Automated module testing

To maintain module functionality over time, we use GitHub Actions (GHAs) to periodically run each module ("module testing GHA") with the goal of testing that the module code runs to completion without errors.

Info

For more information about how we run modules to generate workflow results associated with OpenScPCA data releases, please see our documentation on the OpenScPCA-nf workflow.

Module testing GHAs are automatically run in two circumstances:

When a pull request is filed with changes to any module files
- This GHA will need to pass without errors for pull requests to be approved
On a periodic schedule
- This ensures that changes in data or other code do not break tests within each module

For examples of existing analysis module GHAs, see the example Python and R module GHAs, run_hello-python.yml and run_hello-R.yml, respectively.
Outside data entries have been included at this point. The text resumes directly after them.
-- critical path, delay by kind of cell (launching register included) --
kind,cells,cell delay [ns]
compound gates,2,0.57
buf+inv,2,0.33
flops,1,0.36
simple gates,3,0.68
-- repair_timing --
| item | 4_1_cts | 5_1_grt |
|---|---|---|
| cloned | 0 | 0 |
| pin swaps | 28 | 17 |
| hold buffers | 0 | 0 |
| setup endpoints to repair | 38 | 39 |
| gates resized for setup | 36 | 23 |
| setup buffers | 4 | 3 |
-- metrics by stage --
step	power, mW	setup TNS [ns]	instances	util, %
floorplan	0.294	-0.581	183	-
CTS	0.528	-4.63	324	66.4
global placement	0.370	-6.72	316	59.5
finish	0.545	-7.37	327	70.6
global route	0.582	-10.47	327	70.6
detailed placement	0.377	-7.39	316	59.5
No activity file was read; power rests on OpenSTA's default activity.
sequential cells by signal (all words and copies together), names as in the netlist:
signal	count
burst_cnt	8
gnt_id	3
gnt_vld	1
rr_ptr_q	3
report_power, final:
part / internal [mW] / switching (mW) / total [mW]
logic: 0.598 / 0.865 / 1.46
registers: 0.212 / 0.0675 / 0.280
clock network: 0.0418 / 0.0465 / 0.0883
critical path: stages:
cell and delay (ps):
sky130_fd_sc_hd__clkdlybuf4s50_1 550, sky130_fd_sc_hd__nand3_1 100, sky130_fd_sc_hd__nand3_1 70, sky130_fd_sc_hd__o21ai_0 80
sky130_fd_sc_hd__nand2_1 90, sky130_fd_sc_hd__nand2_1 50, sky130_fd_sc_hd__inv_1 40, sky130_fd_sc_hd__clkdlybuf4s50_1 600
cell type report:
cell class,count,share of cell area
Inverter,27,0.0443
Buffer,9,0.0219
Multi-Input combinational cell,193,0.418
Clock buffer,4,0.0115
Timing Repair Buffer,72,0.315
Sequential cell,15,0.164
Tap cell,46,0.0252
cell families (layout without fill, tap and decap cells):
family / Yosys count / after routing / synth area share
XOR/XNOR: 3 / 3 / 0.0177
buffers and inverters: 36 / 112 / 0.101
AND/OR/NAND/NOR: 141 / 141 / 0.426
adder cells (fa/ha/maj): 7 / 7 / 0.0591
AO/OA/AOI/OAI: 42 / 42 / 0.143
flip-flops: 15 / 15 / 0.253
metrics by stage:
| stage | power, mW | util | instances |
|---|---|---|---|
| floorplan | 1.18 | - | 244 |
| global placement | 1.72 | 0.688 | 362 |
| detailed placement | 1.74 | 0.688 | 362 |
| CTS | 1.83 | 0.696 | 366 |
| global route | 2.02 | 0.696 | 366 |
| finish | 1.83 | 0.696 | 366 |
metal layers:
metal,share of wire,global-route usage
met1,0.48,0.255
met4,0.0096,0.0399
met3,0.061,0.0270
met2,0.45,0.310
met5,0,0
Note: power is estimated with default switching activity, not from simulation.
To make GHAs run efficiently, the tests should run the module code with the simulated test data. This means that it's important to write your module code with sufficient flexibility to allow for test data to be used. You should read in files from the data/current directory, which will be automatically directed to test data during module testing GHA runs.

In addition, it's also helpful for your module to have a single entry point for running all module scripts and/or notebooks in their intended order, e.g. a shell script. This way, the module testing GHA can directly call this script to execute the entire module.

Writing a module testing GHA

Tip

The Data Lab will generally maintain and write module testing GHAs, but you are welcome to do so as well if you are interested! See this GitHub documentation to learn about workflow syntax for GHAs.

When you create a new module, a module testing GHA workflow file is created in the file .github/workflows/run_{module-name}.yml. This initial file is inactive, meaning it will not run automatically run on the two aforementioned triggers. As an analysis module matures, the Data Lab staff will activate this GHA file so the module can be regularly tested.

GHA steps

Each module testing GHA is initially created with these steps, which should be updated to reflect the given module's needs:

Checkout the repository
Set up the module environment
- Depending on the flags used when creating your module, these steps will install the renv and/or conda environment from existing environment files (renv.lock and/or conda-lock.yml, respectively).
Download test data
- Use the download-data.py and/or download-results.py scripts to specify the set of input files you need, with the --test-data flag to specify downloading the test data.
- After this step, the data/current directory will point to the test data, ensuring the module GHA runs using the test data.
Run the analysis module
- Generally, this will involve calling the module's run script.

As an analysis module matures, the GHA will be updated to run the analysis in the module's Docker image, rather than using the renv and/or conda environment files. Module testing GHAs can use their module's Docker image once it has been built and pushed to the registry.